Ana está muriendo. Tiene 42 años, dos hijos y un marido que la abandonó cuando se enteró de que tenía un tumor en el cerebro. Hace tres días fue operada, le hicieron una craneotomía frontal derecha. El neurocirujano solo extrajo una muestra para biopsia ya que el mal se había extendido por todo el cerebro. Ahora yace semiinconsciente y abandonada en una sala general. Tiene en su mirada un dejo de tristeza vital lo que junto a su cabeza completamente rapada y parchada llaman la atención de médicos y enfermeras. Me acerco y la acaricio, pero ella solo responde con una mueca de desagrado.
Al dejarla, no puedo evitar preguntarme ¿cómo fue su vida?, y ¿qué será de sus hijos? De la felicidad y también de la soledad, ya que su cuadro me ha dejado con una sensación de desamparo. Salgo a la calle a enfrentarme con los problemas de la vida diaria: las arbitrariedades, las opciones irrelevantes y las rutinas sin sustancia.
Entonces pienso qué pálida y ridícula parece -y muchas veces es- nuestra existencia, estragada por el frenético tic taquear de los relojes, atrapada en los humeantes atascos de tránsito, neurotizada por la ambición de poseer un auto o una casa más imponentes que los del vecino. De cómo vivimos angustiados por el ansia de atrapar la felicidad, que siempre nos es esquiva. Y concluyo que esto, la felicidad, es un invento de la época que nos ha tocado vivir, es un invento de nuestra cultura. Los humanoides de antaño, mucho más instintivos y animales, seguramente no se planteaban semejante entelequia: para estar satisfechos les bastaría con sobrevivir hasta llegar la noche, con hallar un cobijo, con conseguir comida, con encontrarse sanos.

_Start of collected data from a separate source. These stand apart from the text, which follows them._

**src/rtl/fetch_queue.sv**
```systemverilog
// Instruction prefetch queue: sequential fetch over a req/ack memory port, FIFO of {pc, instr}, redirect flush.
// Optional same-cycle ack-to-output bypass when FETCH_QUEUE_BYPASS_EN is defined.
module fetch_queue #(
    parameter int          DEPTH    = 4,
    parameter logic [31:0] RESET_PC = 32'h0000_0000
) (
    input  logic                       clk,
    input  logic                       rst,
    input  logic                       redirect,
    input  logic [31:0]                redirect_pc,
    output logic                       imem_req,
    output logic [31:0]                imem_addr,
    input  logic                       imem_ack,
    input  logic [31:0]                imem_rdata,
    output logic                       out_valid,
    input  logic                       out_ready,
    output logic [31:0]                out_pc,
    output logic [31:0]                out_instr,
    output logic [$clog2(DEPTH+1)-1:0] count
);

    localparam int PW = $clog2(DEPTH);
    localparam int CW = $clog2(DEPTH + 1);
    localparam logic [CW-1:0] DEPTH_C = CW'(DEPTH);

    typedef struct packed {
        logic [31:0] pc;
        logic [31:0] instr;
    } entry_t;

    typedef enum logic {
        FETCH = 1'b0,
        DROP  = 1'b1
    } state_t;

    state_t        state, state_nx;
    logic [31:0]   fetch_pc;
    logic [31:0]   drop_addr;
    entry_t        mem [DEPTH];
    logic [PW-1:0] rd_ptr, wr_ptr;
    logic [CW-1:0] cnt;

    logic ack_v;
    logic fifo_pop;
    logic push;
    logic byp;
    logic byp_take;
    entry_t head;

    assign head     = mem[rd_ptr];
    assign fifo_pop = (cnt != '0) && out_ready && !redirect;
    assign ack_v    = imem_req && imem_ack;

`ifdef FETCH_QUEUE_BYPASS_EN
    assign byp = (cnt == '0) && (state == FETCH) && ack_v && !redirect;
`else
    assign byp = 1'b0;
`endif

    // A bypassed word taken by IF/ID never enters the buffer.
    assign byp_take  = byp && out_ready;
    assign push      = (state == FETCH) && ack_v && !redirect && !byp_take;

    assign out_valid = (cnt != '0) || byp;
    assign out_pc    = byp ? fetch_pc   : head.pc;
    assign out_instr = byp ? imem_rdata : head.instr;
    assign count     = cnt;

    always_comb begin
        state_nx  = state;
        imem_req  = 1'b0;
        imem_addr = fetch_pc;
        case (state)
            FETCH: begin
                // A pop frees a slot this cycle, so a full queue may still issue.
                imem_req = !rst && ((cnt < DEPTH_C) || fifo_pop);
                if (redirect && imem_req && !imem_ack)
                    state_nx = DROP;
            end
            DROP: begin
                // The abandoned request stays on the bus until memory answers it.
                imem_req  = !rst;
                imem_addr = drop_addr;
                if (ack_v)
                    state_nx = FETCH;
            end
            default: state_nx = FETCH;
        endcase
    end

    always_ff @(posedge clk) begin
        if (rst) begin
            state     <= FETCH;
            fetch_pc  <= RESET_PC;
            drop_addr <= '0;
            rd_ptr    <= '0;
            wr_ptr    <= '0;
            cnt       <= '0;
        end else begin
            state <= state_nx;
            if (state == FETCH && state_nx == DROP)
                drop_addr <= fetch_pc;
            if (redirect) begin
                rd_ptr   <= '0;
                wr_ptr   <= '0;
                cnt      <= '0;
                fetch_pc <= redirect_pc & ~32'h3;
            end else begin
                if (push)
                    wr_ptr <= wr_ptr + PW'(1);
                if (fifo_pop)
                    rd_ptr <= rd_ptr + PW'(1);
                if (push && !fifo_pop)
                    cnt <= cnt + CW'(1);
                else if (!push && fifo_pop)
                    cnt <= cnt - CW'(1);
                if (state == FETCH && ack_v)
                    fetch_pc <= fetch_pc + 32'd4;
            end
        end
    end

    always_ff @(posedge clk) begin
        if (push)
            mem[wr_ptr] <= '{pc: fetch_pc, instr: imem_rdata};
    end

endmodule

```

Ahora, en cambio, buscando "nuestra" felicidad, hemos perdido la solidaridad primaria y animal, la calidez tribal, la necesidad de olernos y tocarnos. Durante siglos y siglos los humanos han necesitado vivir en constante contacto unos con otros, para llegar a nuestros días en los que la radio, la televisión, los celulares, chats, tiktoks y un montón de etcéteras han ido aislando a las personas.

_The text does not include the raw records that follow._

--- src/rtl/spi.sv ---
// SPI mode-0 slave with 8-bit frames, MSB first, driven entirely from the system clock.
// The external sck is sampled and its edges are detected locally; the byte in flight is tracked by bit_cnt.
module spi (
  input  logic       clk,
  input  logic       rst,
  input  logic       sck,
  input  logic       ss,
  input  logic       mosi,
  output logic       miso,
  input  logic [7:0] din,
  output logic [7:0] dout,
  output logic       busy
);

  logic       sck_q;
  logic       sck_q2;
  logic [2:0] bit_cnt;
  logic [7:0] rx_shift;
  logic [7:0] tx_shift;
  logic       rise;
  logic       fall;
  logic       idle;

  assign rise = sck_q & ~sck_q2;
  assign fall = ~sck_q & sck_q2;
  assign idle = ~sck_q & (bit_cnt == 3'd0);

  // sck sampling stages: sck_q feeds busy directly, sck_q2 only serves edge detection
  always_ff @(posedge clk or negedge rst) begin
    if (!rst) begin
      sck_q  <= 1'b0;
      sck_q2 <= 1'b0;
    end else begin
      sck_q  <= sck;
      sck_q2 <= sck_q;
    end
  end

  // receive path: deselect discards any partial byte
  always_ff @(posedge clk or negedge rst) begin
    if (!rst) begin
      bit_cnt  <= 3'd0;
      rx_shift <= 8'h00;
    end else if (ss) begin
      bit_cnt  <= 3'd0;
      rx_shift <= 8'h00;
    end else if (rise) begin
      bit_cnt  <= bit_cnt + 3'd1;
      rx_shift <= {rx_shift[6:0], mosi};
    end
  end

  always_ff @(posedge clk or negedge rst) begin
    if (!rst) begin
      dout <= 8'h00;
    end else if (!ss && rise && (bit_cnt == 3'd7)) begin
      dout <= {rx_shift[6:0], mosi};
    end
  end

  // transmit path: reload from din while idle so bit 7 is ready before the first rise
  always_ff @(posedge clk or negedge rst) begin
    if (!rst) begin
      tx_shift <= 8'h00;
    end else if (idle) begin
      tx_shift <= din;
    end else if (!ss && fall) begin
      tx_shift <= {tx_shift[6:0], 1'b0};
    end
  end

  assign miso = ~ss & tx_shift[7];
  assign busy = sck_q | (bit_cnt != 3'd0);

endmodule

--- config.mk ---
export PLATFORM = sky130hd
export DESIGN_NAME = spi
export DESIGN_NICKNAME = d
export VERILOG_FILES = /design/src/rtl/spi.sv
export SDC_FILE = /design/constraint.sdc
export NUM_CORES = 1
export LEC_CHECK = 0
export BUFFER_PORTS_ARGS = -buffer_cell sky130_fd_sc_hd__clkbuf_2
export CAP_MARGIN = 20
export CORE_ASPECT_RATIO = 1.75
export CORE_MARGIN = 2
export CORE_UTILIZATION = 50
export CTS_CLUSTER_DIAMETER = 30
export DETAILED_ROUTE_END_ITERATION = 7
export PLACE_DENSITY = 0.8
export SYNTH_ARGS = -nofsm -noshare
export SYNTH_HDL_FRONTEND = slang
export SYNTH_SLANG_ARGS = --single-unit
--- constraint.sdc ---
create_clock -name clk -period 2.4 [get_ports clk]
set_input_delay 0.12 -clock clk [delete_from_list [all_inputs] [get_ports clk]]
set_output_delay 0.12 -clock clk [all_outputs]
set_load 0.02 [all_outputs]
### After elaboration in Yosys (flattened, before gate mapping)

Cells that the tools add are included.

| cells by class | value |
|---|---|
| add/sub/neg operators | 1 |
| eq/ne operators | 1 |
| mux-type cells | 6 |
| bitwise gates (word level) | 8 |
| reductions and logical operators | 8 |

Operator list:

| kind | count |
|---|---|
| $mux 8 | 2 |
| $mux 7 | 2 |
| $mux 3 | 2 |
| $and 1x1->1 | 4 |
| $reduce_bool 2->1 | 2 |
| $add 3x1->3 const B | 1 |
| $eq 3x3->1 const B | 1 |
| $logic_and 1x1->1 | 3 |
| $logic_not 3->1 | 1 |
| $not 1->1 | 3 |
| $reduce_bool 3->1 | 1 |
| $logic_not 1->1 | 1 |
| $or 1x1->1 | 1 |

| word-level totals | value |
|---|---|
| register bits | 28 |
| input bits | 13 |

### Longest topological paths before layout

Gate-level depths: netlist of the first run.

| depth | value |
|---|---|
| word-level depth | 5 |
| gate-level depth with buffers | 6 |
| mapped depth without buffers | 5 |

### Worst setup path before layout of the first run

OpenSTA, ideal clock, no wires.

| path | value |
|---|---|
| path kind | flip-flop to flip-flop |
| from | register bit_cnt[0] |
| to | register tx_shift[1] |
| arrival time | 1.416 ns |
| required time | 2.275 ns |
| slack | 0.859 ns |
| cell stages (with the launch flop) | 7 |
| clock period less this slack | 1.541 ns |
| cell sequence | dfrtp_1 -> inv_1 -> ha_1 -> nand2b_1 -> buf_2 -> mux2_2 -> mux2_2 |

| on the way | value |
|---|---|
| cells in the longest elaborated chain, start to end | 3 |
| elaborated cells between the ends (all ways) | 4 |

Ends and longest elaborated chain:

| item | RTL line | source |
|---|---|---|
| from (decl) | 17 | `logic [2:0] bit_cnt;` |
| from (signal assigned) | 48 | `bit_cnt <= bit_cnt + 3'd1;` |
| $logic_not 3->1 * | 26 | `assign idle = ~sck_q & (bit_cnt == 3'd0);` |
| $and 1x1->1 * | 26 |  |
| $mux 8 or $reduce_bool 2->1 (tied branches) | -- |  |
| to (signal assigned) | 66 | `tx_shift <= din;` |
| to (signal assigned) | 68 | `tx_shift <= {tx_shift[6:0], 1'b0};` |
| to (decl) | 19 | `logic [7:0] tx_shift;` |

Every way passes the cells marked *; elsewhere a longest branch is shown, timed or not.
A chain may end at the register's enable or synchronous reset.

### Worst setup path after layout of the first run

| path | value |
|---|---|
| from | register bit_cnt[0] |
| to | output port busy |

| on the way | value |
|---|---|
| cells in the longest elaborated chain, start to end | 2 |

Ends and longest elaborated chain:

| item | RTL line | source |
|---|---|---|
| $reduce_bool 3->1 | 73 | `assign busy = sck_q \| (bit_cnt != 3'd0);` |
| $or 1x1->1 | 73 |  |
| to (decl) | 12 | `output logic busy` |

No other way between the ends.

==> run summary, run 1 <==
=======================================================================================
DR WL/cell                                                                      13.3 um
# diodes                                                                              0
Crit path cell chain                                                       inv_1, ha_1, nand2b_1, or2_2, clkbuf_2
Pre-Repair DR Iteration Count                                                         4
Area growth from synthesis to final layout                                        16.4%
Last weighted congestion value of the routability-driven placer                   0.695
Area of the die                                                            0.00287 sq mm
Final net count                                                                     141
Core outline area                                                          0.00230 sq mm
Number of vias after detailed routing                                               792
Post-Route WL                                                                   1980 um
Cell types with the largest area share after synthesis                     dfrtp_1 57%, mux2_2 20%, nand2_1 6.1%, a21oi_1 4.1%, ha_1 3.1%
Count of cells along the worst hold path                                              3
Number of violations reported at the end of detailed-routing iteration 0             18
Buffers added on ports                                                               22
Yosys top cell area share                                                         57.3%
Maximum root-to-sink buffer count                                                     2
Switching portion of total power                                                  23.0%
Required time of the worst setup path                                           2.28 ns
Starting Density                                                                  53.2%
Fraction of final layout cells with drive strength greater than 1                 41.9%
Min-delay worst type                                                          in -> reg
Synthesized netlist net count                                                       116
Total negative slack for setup checks                                              0 ns
Count of max-cap constraint violations                                                0
CTS tree                                                                           done
Most frequent standard cell in the layout excluding fill and tap cells          dfrtp_1
Via-per-instance ratio                                                             5.32
CP endpoint kind                                                           primary output
Mean post-synth cell area                                                    12.2 sq um
Count of buffering cells on the critical path with inverters included                 2
Worst-Skew Late Latency                                                         0.27 ns
Number of global-route vias before repair                                           830
Fin area                                                                   0.00142 sq mm
Residual overflow from global routing                                                 0
Fin. max-slew vios                                                                    0
Relative slew margins                                                             56.7%
Static power due to leakage                                                    0.689 nW
Final Util                                                                        61.8%
Number of cells on the critical path                                                  5
TritonCTS sink count                                                                 28
Clock network fraction of design power                                            30.9%
Fmax                                                                            541 MHz
Placed standard-cell area                                                  0.00135 sq mm
Total of endpoints with negative setup slack in the final report                      0
Warnings from Yosys                                                                   0
Proportion of synthesized chip area in sequential cells                           57.3%
Max incr delay on CP                                                            0.41 ns
Run status                                                                 finished clean
Power density relative to cell area                                         652 mW/mm^2
DP HPWL                                                                         1470 um
Kind of cell with the highest combined delay on the critical path          simple AND/OR/NAND/NOR gates
CTS buffer count                                                                      3
Final Hold Violating Endpoints                                                        0
Register clock-pin slew on the reported worst setup and hold paths              0.09 ns
Final critical path time including I/O delays and setup                         1.85 ns
Cell area after technology mapping                                         0.00122 sq mm
Row count                                                                            23
First-pass GRT wire length                                                      3390 um
Net switching power of the design                                                214 uW
WS Path Type                                                                 reg -> out
Vert. Die Dim                                                                   69.4 um
Total power draw                                                                 928 uW
Cell count after synthesis                                                          100
Worst hold margin                                                             0.0632 ns
Crit path launch type                                                         flip-flop
Sequential share of power                                                         56.7%
Count of antenna-violating nets left after detailed routing                           0
Number of antenna violations at the first check in global routing                     0
Most frequent cells in the layout                                          28 x dfrtp_1, 22 x mux2_2, 22 x clkbuf_2, 20 x nand2_1, 10 x a21oi_1
RSZ-0062 raised after global routing                                              false
Register Area                                                                 701 sq um
Root Buffer                                                                    clkbuf_8
Die Width                                                                       41.4 um
Critical-path maximum fanout                                                          9
DRC violations left                                                                   0
Cell taking the most area after synthesis                                       dfrtp_1
Slew of the pin with the lowest slew margin                                    0.649 ns
Maximum number of pins on one net before global-route repair                         29
Slowest stage cell, crit path                                                   dfrtp_1
Final Cycle Share                                                                 77.0%
Critical Path AT                                                                1.73 ns
Fraction of power consumed by combinational cells                                 12.4%
Area of combinational cells with multiple inputs                              492 sq um
Count of cells along the worst register-to-register path                              5
Filler cell count in the final layout                                               198
Worst Clk Skew                                                               0.00170 ns
IR drop worst, VDD                                                             0.484 mV
Count of unique library cells instantiated by Yosys                                  15
Internal power of the cells                                                      714 uW
H-tree level count                                                                    1
IO Pins                                                                              23
Yosys reg bits                                                                       28
Total global routing track utilization                                            17.6%
=======================================================================================
power by group through the flow:
stage	clock [mW]	sequential, mW	combinational, mW
after detailed placement	0	0.537	0.116
after global placement	0	0.534	0.111
after global routing	0.314	0.532	0.129
after floorplan	0	0.531	0.0803
after CTS	0.295	0.528	0.119
final	0.287	0.526	0.115
layer usage:
| metal | routed length (um) | GRT usage (%) | vias to the layer above |
|---|---|---|---|
| li1 | - | - | 379 |
| met1 | 760 | 18.7 | 389 |
| met2 | 1080 | 29.3 | 19 |
| met5 | 0 | 0 | - |
| met4 | 66 | 11.8 | 0 |
| met3 | 69 | 1.92 | 5 |
layout make-up:
type	instances	share of cell area (%)
Clock buffer	4	3.87
Tap cell	25	2.20
Multi-Input combinational cell	64	34.5
Sequential cell	28	49.2
Timing Repair Buffer	24	9.14
Inverter	4	1.05
state kept, by name, indices dropped and copies added (netlist names):
| name | count |
|---|---|
| bit_cnt | 3 |
| dout | 8 |
| rx_shift | 7 |
| sck_q | 1 |
| sck_q2 | 1 |
| tx_shift | 8 |
worst register-to-register path, stage by stage (launching register included):
cell,delay (ns)
dfrtp_1,0.38
inv_1,0.07
ha_1,0.20
nand2b_1,0.34
mux2_2,0.39
mux2_2,0.26
synthesized netlist by cell type:
cell type / instances
buf_2: 1
mux2_2: 22
dfrtp_1: 28
nand2_1: 20
nor3b_4: 1
nor2b_1: 2
a21oi_4: 1
inv_1: 4
a21oi_1: 10
clkbuf_1: 3
o22ai_1: 1
nand2b_2: 1
or2_2: 1
nand2b_1: 2
ha_1: 3
cells by family after synthesis:
kind of cell               after synthesis  share of synthesized area, %
AOI/OAI and AO/OA                       12                          5.93
adders and majority gates                3                          3.07
buffers and inverters                    8                          2.56
DFF                                     28                          57.3
muxes                                   22                          20.2
and+or+nand+nor                         27                          10.9
path summary, 6_finish.rpt:
check / from / to / slack [ns]
setup / recovery: bit_cnt[0]$_DFFE_PN0P_ / busy / 0.55
hold / removal: mosi / rx_shift[0]$_DFFE_PN0P_ / 0.06
setup reg to reg: bit_cnt[0]$_DFFE_PN0P_ / tx_shift[6]$_DFFE_PN0P_ / 0.66
hold reg to reg: dout[4]$_DFFE_PN0P_ / dout[4]$_DFFE_PN0P_ / 0.51
max in group asynchronous: rst / dout[6]$_DFFE_PN0P_ / 1.58
min in group asynchronous: rst / tx_shift[2]$_DFFE_PN0P_ / 0.40
what timing repair did:
| action | CTS | global route |
|---|---|---|
| hold buffers | 2 | 0 |
| setup buffers | 0 | 0 |
| resized for setup | 0 | 0 |
| endpoints found under the hold margin | 29 | 0 |
per-stage QoR:
| step | cells | setup WS [ns] |
|---|---|---|
| after global placement | 143 | 0.718 |
| after global routing | 149 | 0.456 |
| after CTS | 149 | 0.526 |
| final | 149 | 0.553 |
| after detailed placement | 143 | 0.635 |
| after floorplan | 100 | 0.859 |
Note: power is estimated with default switching activity, not from simulation.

La vivencia de la soledad y de la individualidad que hoy nos parecen unos logros alcanzados por la sociedad moderna, en realidad no ha sido una panacea. Con frecuencia se habla de la soledad en las grandes ciudades, y de cómo se está atomizando la sociedad: vecinos que no se conocen, viejos que se mueren de olvido, acurrucados en sus casas, sin que nadie note su ausencia...
Cada vez vivimos más en soledad, en la unidad aislada, en el culto al individuo, pero quizá esto no sea nada más que el inicio y en el futuro vivamos en burbujas, y dentro de un par de siglos los humanos que miren hacia atrás se preguntarán: " ¿Y esos bárbaros del siglo XXI, como podían vivir así: promiscuos y mezclados?"
Al final, odiamos el colectivismo y tememos la sole-dad. Las personas somos lo que somos: un penoso conflicto entre el doctor Jekyll y Mr. Hyde.
Volviendo al tema de la felicidad, cuando nos vamos pasando, generación tras generación, el mito del paraíso perdido, quizá no estemos hablando en realidad del hombre y de la mujer originales, sino de los animales que un día fuimos. De aquel maravilloso mundo instintivo lleno de ignorancia y de inocencia, en donde parecíamos (o éramos) dichosos porque no conocíamos lo que era la dicha.